**DIRECTIONS FOR THIS TASK:**
Copy all lines in the data that contain the string "buffers".

**RECORDED INFORMATION:**
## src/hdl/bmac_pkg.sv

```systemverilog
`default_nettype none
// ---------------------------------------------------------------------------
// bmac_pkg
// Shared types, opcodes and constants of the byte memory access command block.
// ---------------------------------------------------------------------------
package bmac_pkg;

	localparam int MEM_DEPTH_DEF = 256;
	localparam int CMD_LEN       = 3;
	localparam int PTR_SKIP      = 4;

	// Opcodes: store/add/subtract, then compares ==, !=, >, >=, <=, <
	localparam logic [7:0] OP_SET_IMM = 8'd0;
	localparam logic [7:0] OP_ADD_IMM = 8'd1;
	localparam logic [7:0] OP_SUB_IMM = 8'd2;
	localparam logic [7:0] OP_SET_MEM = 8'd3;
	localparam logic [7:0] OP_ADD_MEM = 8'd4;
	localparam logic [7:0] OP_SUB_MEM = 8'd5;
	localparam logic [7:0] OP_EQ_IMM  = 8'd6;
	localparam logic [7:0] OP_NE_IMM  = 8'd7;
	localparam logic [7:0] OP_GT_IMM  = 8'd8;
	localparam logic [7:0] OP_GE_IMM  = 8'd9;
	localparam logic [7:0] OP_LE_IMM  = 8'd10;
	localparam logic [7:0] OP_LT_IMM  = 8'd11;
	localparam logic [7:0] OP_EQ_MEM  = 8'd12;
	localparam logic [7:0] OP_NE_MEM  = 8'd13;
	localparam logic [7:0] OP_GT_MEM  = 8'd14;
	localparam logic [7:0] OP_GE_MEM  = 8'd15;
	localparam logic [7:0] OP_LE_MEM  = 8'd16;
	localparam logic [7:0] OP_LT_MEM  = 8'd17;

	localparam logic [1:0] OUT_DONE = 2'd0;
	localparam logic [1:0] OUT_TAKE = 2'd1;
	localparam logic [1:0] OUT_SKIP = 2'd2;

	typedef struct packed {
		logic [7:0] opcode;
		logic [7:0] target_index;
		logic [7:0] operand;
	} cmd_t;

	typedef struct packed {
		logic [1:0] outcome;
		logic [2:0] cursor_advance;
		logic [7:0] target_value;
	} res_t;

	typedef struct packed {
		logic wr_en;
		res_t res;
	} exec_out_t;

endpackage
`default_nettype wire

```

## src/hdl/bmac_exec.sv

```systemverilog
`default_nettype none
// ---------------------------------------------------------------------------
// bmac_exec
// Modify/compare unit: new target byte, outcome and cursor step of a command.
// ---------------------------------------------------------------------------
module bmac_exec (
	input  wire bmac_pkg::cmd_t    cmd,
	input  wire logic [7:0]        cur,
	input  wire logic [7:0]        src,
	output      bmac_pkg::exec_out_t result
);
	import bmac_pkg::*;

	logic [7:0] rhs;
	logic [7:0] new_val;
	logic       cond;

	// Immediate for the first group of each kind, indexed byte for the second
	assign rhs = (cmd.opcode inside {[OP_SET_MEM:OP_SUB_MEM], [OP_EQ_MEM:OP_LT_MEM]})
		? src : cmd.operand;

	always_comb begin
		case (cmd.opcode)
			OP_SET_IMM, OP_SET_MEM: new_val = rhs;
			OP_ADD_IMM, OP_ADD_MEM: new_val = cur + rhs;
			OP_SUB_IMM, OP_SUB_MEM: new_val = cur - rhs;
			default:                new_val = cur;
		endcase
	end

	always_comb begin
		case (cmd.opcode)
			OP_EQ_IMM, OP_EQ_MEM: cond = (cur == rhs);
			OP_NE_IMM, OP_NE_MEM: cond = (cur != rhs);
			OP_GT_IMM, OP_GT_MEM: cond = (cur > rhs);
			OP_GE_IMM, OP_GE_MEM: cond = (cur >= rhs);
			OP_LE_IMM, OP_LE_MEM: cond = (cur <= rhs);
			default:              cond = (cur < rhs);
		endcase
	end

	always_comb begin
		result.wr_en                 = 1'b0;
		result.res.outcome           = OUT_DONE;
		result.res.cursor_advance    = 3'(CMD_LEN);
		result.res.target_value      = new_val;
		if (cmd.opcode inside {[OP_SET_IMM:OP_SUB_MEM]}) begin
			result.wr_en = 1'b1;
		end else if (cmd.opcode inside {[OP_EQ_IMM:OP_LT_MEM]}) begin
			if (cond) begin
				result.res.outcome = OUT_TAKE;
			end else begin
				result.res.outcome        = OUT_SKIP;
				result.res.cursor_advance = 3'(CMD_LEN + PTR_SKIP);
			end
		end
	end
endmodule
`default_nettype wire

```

==

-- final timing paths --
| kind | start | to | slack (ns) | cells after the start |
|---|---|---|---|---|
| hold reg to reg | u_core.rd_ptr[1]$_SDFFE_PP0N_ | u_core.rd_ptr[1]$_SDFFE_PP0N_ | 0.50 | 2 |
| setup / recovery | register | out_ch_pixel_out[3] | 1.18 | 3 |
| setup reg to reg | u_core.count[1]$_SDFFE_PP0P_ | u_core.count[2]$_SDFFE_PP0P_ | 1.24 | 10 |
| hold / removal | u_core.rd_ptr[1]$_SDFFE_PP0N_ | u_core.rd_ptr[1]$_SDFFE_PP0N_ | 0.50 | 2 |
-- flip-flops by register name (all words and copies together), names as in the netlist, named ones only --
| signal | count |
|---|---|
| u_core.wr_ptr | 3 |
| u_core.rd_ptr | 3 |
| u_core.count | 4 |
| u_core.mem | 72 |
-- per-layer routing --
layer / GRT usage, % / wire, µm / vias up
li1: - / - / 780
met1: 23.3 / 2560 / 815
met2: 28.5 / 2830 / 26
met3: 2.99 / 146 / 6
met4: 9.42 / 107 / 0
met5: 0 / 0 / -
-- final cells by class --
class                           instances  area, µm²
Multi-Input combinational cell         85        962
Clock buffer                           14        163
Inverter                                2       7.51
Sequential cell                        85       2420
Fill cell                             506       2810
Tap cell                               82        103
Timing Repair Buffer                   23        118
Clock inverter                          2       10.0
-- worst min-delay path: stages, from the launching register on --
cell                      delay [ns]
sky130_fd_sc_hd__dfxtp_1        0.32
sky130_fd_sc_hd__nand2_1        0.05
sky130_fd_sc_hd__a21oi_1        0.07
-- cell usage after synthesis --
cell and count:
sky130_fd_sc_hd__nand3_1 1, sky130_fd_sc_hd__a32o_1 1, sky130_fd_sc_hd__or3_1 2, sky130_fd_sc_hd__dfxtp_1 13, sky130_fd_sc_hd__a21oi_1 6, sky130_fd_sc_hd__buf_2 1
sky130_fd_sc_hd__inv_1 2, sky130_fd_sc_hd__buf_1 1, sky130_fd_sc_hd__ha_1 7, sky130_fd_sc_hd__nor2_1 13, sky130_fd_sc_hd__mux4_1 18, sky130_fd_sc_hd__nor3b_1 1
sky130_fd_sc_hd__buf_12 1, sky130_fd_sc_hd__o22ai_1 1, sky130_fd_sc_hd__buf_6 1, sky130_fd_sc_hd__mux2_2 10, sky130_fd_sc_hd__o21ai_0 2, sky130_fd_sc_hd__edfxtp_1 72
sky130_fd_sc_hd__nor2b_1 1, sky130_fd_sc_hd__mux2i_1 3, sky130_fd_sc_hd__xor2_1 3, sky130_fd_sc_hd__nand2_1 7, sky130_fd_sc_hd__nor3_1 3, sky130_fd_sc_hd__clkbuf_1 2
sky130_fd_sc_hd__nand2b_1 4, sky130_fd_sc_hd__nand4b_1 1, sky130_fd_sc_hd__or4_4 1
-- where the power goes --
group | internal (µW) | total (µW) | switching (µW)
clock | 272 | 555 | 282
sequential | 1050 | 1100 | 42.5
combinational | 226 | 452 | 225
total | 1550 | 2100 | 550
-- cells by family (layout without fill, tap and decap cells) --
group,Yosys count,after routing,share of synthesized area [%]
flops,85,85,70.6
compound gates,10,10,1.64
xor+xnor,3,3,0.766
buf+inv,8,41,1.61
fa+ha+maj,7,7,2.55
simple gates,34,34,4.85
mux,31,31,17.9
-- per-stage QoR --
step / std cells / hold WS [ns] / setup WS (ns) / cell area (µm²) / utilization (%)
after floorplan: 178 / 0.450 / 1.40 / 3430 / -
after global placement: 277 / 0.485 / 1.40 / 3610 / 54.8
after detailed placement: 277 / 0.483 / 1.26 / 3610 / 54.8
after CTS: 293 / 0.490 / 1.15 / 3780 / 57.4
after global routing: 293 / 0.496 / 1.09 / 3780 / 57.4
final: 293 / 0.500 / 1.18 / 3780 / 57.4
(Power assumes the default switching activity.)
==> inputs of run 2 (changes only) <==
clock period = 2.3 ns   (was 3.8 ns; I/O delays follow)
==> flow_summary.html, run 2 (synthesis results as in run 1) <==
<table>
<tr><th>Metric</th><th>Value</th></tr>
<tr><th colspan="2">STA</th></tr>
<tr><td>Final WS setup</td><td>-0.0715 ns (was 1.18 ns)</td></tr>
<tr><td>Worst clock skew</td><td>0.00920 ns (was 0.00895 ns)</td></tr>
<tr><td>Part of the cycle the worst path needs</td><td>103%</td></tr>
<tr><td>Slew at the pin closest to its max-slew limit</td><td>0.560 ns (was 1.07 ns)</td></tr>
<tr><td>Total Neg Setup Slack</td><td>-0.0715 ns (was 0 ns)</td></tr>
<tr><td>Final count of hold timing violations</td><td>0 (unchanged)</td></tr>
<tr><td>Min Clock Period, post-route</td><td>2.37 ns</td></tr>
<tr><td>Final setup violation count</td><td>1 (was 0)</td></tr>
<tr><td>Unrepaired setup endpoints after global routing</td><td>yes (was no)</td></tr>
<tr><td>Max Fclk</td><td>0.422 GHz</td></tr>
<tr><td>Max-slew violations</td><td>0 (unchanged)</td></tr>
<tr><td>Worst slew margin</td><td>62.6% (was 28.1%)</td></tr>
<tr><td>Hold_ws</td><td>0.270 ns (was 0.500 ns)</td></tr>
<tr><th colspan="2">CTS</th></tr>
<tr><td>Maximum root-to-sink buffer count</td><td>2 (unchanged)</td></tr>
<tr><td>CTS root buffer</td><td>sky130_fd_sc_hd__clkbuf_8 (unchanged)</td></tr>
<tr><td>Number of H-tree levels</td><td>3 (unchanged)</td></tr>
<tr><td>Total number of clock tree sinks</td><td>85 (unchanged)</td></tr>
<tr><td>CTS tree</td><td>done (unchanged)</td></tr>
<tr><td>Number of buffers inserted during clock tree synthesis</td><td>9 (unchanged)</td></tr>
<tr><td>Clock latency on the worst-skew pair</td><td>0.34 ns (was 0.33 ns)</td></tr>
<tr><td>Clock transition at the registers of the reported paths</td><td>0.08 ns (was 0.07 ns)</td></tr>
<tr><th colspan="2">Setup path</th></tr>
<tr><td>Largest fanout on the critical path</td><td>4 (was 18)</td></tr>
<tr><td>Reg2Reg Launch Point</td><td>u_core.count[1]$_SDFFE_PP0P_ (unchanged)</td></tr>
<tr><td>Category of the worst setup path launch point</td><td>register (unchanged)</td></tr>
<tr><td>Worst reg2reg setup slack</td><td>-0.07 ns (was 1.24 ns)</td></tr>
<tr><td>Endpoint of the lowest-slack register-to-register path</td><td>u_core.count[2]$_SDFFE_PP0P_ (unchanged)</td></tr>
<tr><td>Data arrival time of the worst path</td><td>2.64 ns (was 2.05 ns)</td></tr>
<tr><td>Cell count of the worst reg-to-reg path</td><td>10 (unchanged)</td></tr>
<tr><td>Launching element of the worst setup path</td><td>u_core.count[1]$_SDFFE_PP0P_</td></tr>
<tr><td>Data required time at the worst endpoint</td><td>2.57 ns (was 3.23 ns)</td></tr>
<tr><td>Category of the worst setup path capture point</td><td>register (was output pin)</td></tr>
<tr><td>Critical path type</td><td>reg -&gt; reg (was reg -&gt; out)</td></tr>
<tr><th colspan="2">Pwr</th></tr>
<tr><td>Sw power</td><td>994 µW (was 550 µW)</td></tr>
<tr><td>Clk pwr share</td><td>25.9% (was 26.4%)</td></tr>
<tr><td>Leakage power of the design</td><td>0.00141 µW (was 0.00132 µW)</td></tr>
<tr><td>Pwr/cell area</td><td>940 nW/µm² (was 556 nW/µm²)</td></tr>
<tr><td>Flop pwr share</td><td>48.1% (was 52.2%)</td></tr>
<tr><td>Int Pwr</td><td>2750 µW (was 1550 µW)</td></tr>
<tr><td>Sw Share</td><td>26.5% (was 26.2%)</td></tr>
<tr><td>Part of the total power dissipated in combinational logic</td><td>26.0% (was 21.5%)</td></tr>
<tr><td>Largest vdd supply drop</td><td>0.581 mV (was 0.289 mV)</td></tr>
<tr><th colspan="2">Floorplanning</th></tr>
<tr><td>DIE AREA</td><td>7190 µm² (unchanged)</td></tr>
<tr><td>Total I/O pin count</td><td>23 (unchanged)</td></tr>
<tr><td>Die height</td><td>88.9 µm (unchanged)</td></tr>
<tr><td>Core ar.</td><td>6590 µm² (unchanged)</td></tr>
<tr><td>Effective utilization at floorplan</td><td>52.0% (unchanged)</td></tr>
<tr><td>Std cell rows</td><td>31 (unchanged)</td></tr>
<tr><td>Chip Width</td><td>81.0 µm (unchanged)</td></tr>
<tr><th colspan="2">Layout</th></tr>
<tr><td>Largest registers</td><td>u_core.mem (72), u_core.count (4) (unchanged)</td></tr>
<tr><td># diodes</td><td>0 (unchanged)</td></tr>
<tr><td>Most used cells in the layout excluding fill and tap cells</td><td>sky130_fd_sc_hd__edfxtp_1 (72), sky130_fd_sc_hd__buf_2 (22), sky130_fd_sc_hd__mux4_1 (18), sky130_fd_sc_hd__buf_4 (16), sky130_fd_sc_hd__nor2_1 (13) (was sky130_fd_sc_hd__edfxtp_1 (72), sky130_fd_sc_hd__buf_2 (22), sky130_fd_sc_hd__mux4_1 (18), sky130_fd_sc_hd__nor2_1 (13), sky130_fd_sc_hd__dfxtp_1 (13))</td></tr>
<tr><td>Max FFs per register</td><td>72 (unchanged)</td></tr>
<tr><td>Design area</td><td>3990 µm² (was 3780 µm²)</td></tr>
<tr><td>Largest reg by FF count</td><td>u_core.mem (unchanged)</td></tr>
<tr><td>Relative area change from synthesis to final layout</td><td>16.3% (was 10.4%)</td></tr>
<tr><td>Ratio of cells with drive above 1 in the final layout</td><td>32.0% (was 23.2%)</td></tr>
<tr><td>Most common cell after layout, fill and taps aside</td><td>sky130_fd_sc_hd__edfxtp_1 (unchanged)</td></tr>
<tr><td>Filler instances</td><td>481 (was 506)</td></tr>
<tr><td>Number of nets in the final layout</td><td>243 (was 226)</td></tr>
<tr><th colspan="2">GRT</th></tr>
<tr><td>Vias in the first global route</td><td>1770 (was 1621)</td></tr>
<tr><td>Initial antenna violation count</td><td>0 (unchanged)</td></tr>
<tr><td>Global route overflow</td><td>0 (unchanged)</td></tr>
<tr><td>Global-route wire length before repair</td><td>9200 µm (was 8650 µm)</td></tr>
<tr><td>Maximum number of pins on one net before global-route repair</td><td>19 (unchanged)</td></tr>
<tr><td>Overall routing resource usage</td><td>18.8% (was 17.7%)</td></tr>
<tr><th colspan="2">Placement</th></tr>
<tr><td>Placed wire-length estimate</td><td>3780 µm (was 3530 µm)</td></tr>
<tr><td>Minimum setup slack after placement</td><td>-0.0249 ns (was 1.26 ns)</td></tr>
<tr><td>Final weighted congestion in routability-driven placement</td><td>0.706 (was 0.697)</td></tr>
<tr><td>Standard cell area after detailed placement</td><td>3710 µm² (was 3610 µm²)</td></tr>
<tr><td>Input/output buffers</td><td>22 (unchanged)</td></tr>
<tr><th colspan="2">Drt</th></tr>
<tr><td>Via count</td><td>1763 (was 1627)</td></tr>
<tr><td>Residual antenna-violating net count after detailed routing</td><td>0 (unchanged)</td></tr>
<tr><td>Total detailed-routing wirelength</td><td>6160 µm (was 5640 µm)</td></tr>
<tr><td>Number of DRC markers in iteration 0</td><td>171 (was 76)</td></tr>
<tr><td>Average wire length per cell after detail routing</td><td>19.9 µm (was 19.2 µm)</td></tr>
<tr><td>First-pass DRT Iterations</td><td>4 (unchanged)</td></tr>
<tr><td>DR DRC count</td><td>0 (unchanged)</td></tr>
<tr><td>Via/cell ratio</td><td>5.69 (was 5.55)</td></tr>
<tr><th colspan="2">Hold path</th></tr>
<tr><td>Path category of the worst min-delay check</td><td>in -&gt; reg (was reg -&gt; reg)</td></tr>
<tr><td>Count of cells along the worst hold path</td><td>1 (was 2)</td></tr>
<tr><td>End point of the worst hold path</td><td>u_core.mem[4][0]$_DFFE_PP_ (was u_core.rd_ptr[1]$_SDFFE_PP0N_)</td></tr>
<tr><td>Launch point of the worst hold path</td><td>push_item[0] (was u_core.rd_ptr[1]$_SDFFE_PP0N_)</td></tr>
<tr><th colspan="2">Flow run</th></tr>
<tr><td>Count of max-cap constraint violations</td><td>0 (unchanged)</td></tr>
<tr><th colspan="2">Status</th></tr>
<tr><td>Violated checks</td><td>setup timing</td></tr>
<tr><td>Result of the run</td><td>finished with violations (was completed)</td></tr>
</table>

**OUTPUT BELOW:**
<tr><td>Number of buffers inserted during clock tree synthesis</td><td>9 (unchanged)</td></tr>
<tr><td>Input/output buffers</td><td>22 (unchanged)</td></tr>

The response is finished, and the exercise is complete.